Material provided section start
==> config.mk <==
export PLATFORM = sky130hd
export DESIGN_NAME = demux_1bit_sync
export DESIGN_NICKNAME = d
export VERILOG_FILES = /design/src/rtl/demux_pkg.sv /design/src/rtl/demux_1bit_sync.sv
export SDC_FILE = /design/constraint.sdc
export NUM_CORES = 1
export LEC_CHECK = 0
export ABC_AREA = 1
export CAP_MARGIN = 20
export CORE_AREA = 3 3 40 42
export CTS_CLUSTER_DIAMETER = 150
export CTS_CLUSTER_SIZE = 10
export DETAILED_ROUTE_END_ITERATION = 10
export DIE_AREA = 0 0 43 45
export GPL_TIMING_DRIVEN = 0
export SYNTH_ARGS = -nofsm -noshare
export SYNTH_HDL_FRONTEND = slang
export SYNTH_SLANG_ARGS = --single-unit
==> constraint.sdc <==
create_clock -name clk -period 1.1 [get_ports clk]
set_input_delay 0.11 -clock clk [delete_from_list [all_inputs] [get_ports clk]]
set_output_delay 0.11 -clock clk [all_outputs]
set_load 0.1 [all_outputs]
==> src/rtl/demux_pkg.sv <==
// Shared definitions for the single-bit registered demultiplexer.
package demux_pkg;

    localparam logic DEMUX_IDLE = 1'b0;

    function automatic logic sel_in_range(input int unsigned sel, input int unsigned n_out);
        return (sel < n_out);
    endfunction

endpackage

==> src/rtl/demux_1bit_sync.sv <==
// Registered 1-to-N single-bit demultiplexer with a sticky out-of-range select flag.
module demux_1bit_sync
    import demux_pkg::*;
#(
    parameter int unsigned N_OUT      = 2,
    parameter int unsigned SEL_W      = $clog2(N_OUT),
    parameter bit          HOLD_UNSEL = 1'b0
) (
    input  logic             clk,
    input  logic             rst,
    input  logic             en,
    input  logic             x,
    input  logic [SEL_W-1:0] sel,
    output logic [N_OUT-1:0] y,
    output logic [SEL_W-1:0] sel_q,
    output logic             sel_err
);

    always_ff @(posedge clk) begin
        if (rst) begin
            y       <= {N_OUT{DEMUX_IDLE}};
            sel_q   <= '0;
            sel_err <= 1'b0;
        end else if (en) begin
            sel_q <= sel;
            if (sel_in_range(32'(sel), N_OUT)) begin
                for (int unsigned i = 0; i < N_OUT; i++) begin
                    if (i == 32'(sel))
                        y[i] <= x;
                    else if (!HOLD_UNSEL)
                        y[i] <= DEMUX_IDLE;
                end
            end else begin
                // Out-of-range select clears every output even in hold mode.
                y       <= {N_OUT{DEMUX_IDLE}};
                sel_err <= 1'b1;
            end
        end
    end

endmodule

==> impl_metrics.py <==
metrics = {
    "run_status": {
        "status": "finished clean",
    },
    "critical_path": {
        "cp.required_ns": 0.99,
        "cp_slowest_cell": "buf_2",
        "startpoint_type": "flip-flop",
        "slowest_delay_ns": 0.41,
        "cp.depth": 1,
        "path_cells": "buf_2",
        "critical_path_class": "reg -> out",
        "crit_buf_inv": 1,
        "crit_family": "buffers and inverters",
        "startpoint": "y[0]",
        "endpoint_kind": "primary output",
        "critPathMaxFanout": 2,
        "worstPathArrival_ns": 0.96,
        "crit_path_end": "y[0]",
        "r2r_slack_ns": 0.48,
        "r2r-start": "y[1]",
        "r2r_cells": 2,
        "r2r-end": "y[1]",
    },
    "clock_tree": {
        "hold_buffers": 0,
        "cts_tree": "built",
        "clkSinkCount": 3,
        "insertion_delay_ns": 0.23,
        "cts_buffer_depth": 2,
        "root_buffer": "clkbuf_4",
        "cts_buffers": 3,
        "cts.clk_slew.worst_paths_ns": 0.04,
        "h-tree-depth": 1,
    },
    "drt": {
        "first_iter_violations": 6,
        "drt_wl_total_um": 303,
        "dr.pass1.iters": 4,
        "drtAntennaViolNets": 0,
        "viasPerCell": 3.05,
        "num_vias": 131,
        "wire_per_inst_um": 7.05,
        "route.detailed.drc": 0,
    },
    "hold_path": {
        "hold_class": "in -> reg",
    },
    "cells_and_area": {
        "final_common_cell": "clkbuf_4",
        "n_antenna_cell": 0,
        "layout.nets": 34,
        "final_cell_mix": "5 x clkbuf_4, 4 x clkdlybuf4s50_1, 3 x nor2_1, 3 x dfxtp_2",
        "fin_cells": 43,
        "final_core_util": 0.180,
        "layout-drive-gt1-share": 0.393,
        "areaGrowthSynthToFinish_pct": 88.8,
        "final_area_um2": 231,
    },
    "global_route": {
        "antenna_found_initial": 0,
        "grt_pass1_vias": 128,
        "grt_overflow_total": 0,
        "grt_max_degree": 5,
        "grt_usage": 0.0408,
        "grt_pass1_wl_um": 483,
    },
    "logic_synthesis": {
        "yosysWarningCount": 0,
        "synth.distinct_cells": 10,
        "synth_nets": 22,
        "syn_inst": 17,
        "synth-seq-cells": 3,
        "syn_area_per_cell_um2": 7.21,
        "syn_area_um2": 123,
        "ys_seq_area_frac": 0.490,
    },
    "sta": {
        "fin_skew_ns": 0,
        "fin_crit_sh": 0.971,
        "setup_viol": 0,
        "hold_viol": 0,
        "drv_slew": 0,
        "max_freq_mhz": 936,
        "min_period_ns": 1.07,
        "rsz0062_at_grt": "no",
    },
    "die": {
        "start_util": 0.0954,
        "die-width_um": 43,
        "die_y_um": 45,
        "core_area_um2": 1280,
        "pin_count": 9,
        "rows": 13,
        "dieArea_um2": 1940,
    },
    "power_and_ir_drop": {
        "ir_drop_uv": 286,
        "p_leak_nw": 0.108,
        "powerDensity_nw_per_um2": 1770,
    },
    "placement": {
        "portBuffers": 7,
        "dp.cells": 39,
        "dpl_cell_area_um2": 215,
        "place.gp.congestion": 0.619,
    },
    "run": {
        "max-cap-violations": 0,
    },
}
## report_power, final
group	switching, mW	leakage [nW]	internal, mW
Sequential	0.00268	0.0258	0.117
Combinational	0.0740	0.0676	0.0261
Clock	0.0542	0.0150	0.136
## worst register-to-register path, cell delays in order, from the launching register on
cell     delay, ns
dfxtp_2       0.31
o21ai_0       0.15
nor2_1        0.06
## kinds of logic after synthesis
| logic type | Yosys count | synth area share |
|---|---|---|
| AND/OR/NAND/NOR | 5 | 0.163 |
| AO/OA/AOI/OAI | 4 | 0.163 |
| buffers and inverters | 4 | 0.153 |
| flip-flops | 3 | 0.490 |
| other | 1 | 0.0306 |
## Yosys cell counts (all sizes together)
cell type | n | share of area
dfxtp | 3 | 0.49
o21ai | 2 | 0.082
nand3 | 1 | 0.041
inv | 3 | 0.092
a21oi | 2 | 0.082
buf | 1 | 0.061
conb | 1 | 0.031
nor2 | 3 | 0.092
nand2 | 1 | 0.031
## worst min-delay path by stage
stage                     startpoint   end  slack (ns)  cells after the start
after floorplan                  rst  y[0]        0.17                      1
final                            rst  y[0]        0.45                      2
after global placement          y[0]  y[0]        0.46                      2
after detailed placement        y[0]  y[0]        0.46                      2
after global routing             rst  y[0]        0.46                      2
after CTS                        rst  y[0]        0.45                      2
## flip-flops by register name, summed over array words and instances, names as in the netlist
name and cells:
sel_q 1, y 2
## per-layer routing
metal	routed length (um)	global-route usage	part of all wire	up-vias
met4	0	0.0542	0	0
met5	0	0	0	-
li1	-	-	-	72
met2	135	0.0389	0.45	7
met1	120	0.0434	0.40	52
met3	46	0.0359	0.15	0
## stage by stage
step	setup TNS [ns]	hold WS, ns	total power [mW]	worst slack, ns
floorplan	0	0.172	0.194	0.149
global placement	-1.32	0.459	0.225	-0.441
detailed placement	-1.32	0.464	0.225	-0.444
CTS	0	0.449	0.418	0.0133
global route	0	0.462	0.434	0.00930
finish	0	0.451	0.410	0.0321
## what timing repair did
item / CTS / global route
buffers inserted: 0 / 0
setup endpoints to repair: 3 / 2
gates resized for setup: 15 / 2
## area by class of cell
class / count / area (um^2)
multi-input combinational: 10 / 43.8
fill: 155 / 1050
tap: 15 / 18.8
clock buffer: 4 / 26.3
buffer: 1 / 7.51
inverter: 3 / 11.3
timing repair buffer: 7 / 60.1
sequential: 3 / 63.8
Note: power is estimated with default switching activity, not from simulation.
Material provided section end
_Work to be completed_
Among the lines above, please find those with "inverters" and copy them.

_Task output_
        "crit_family": "buffers and inverters",
| buffers and inverters | 4 | 0.153 |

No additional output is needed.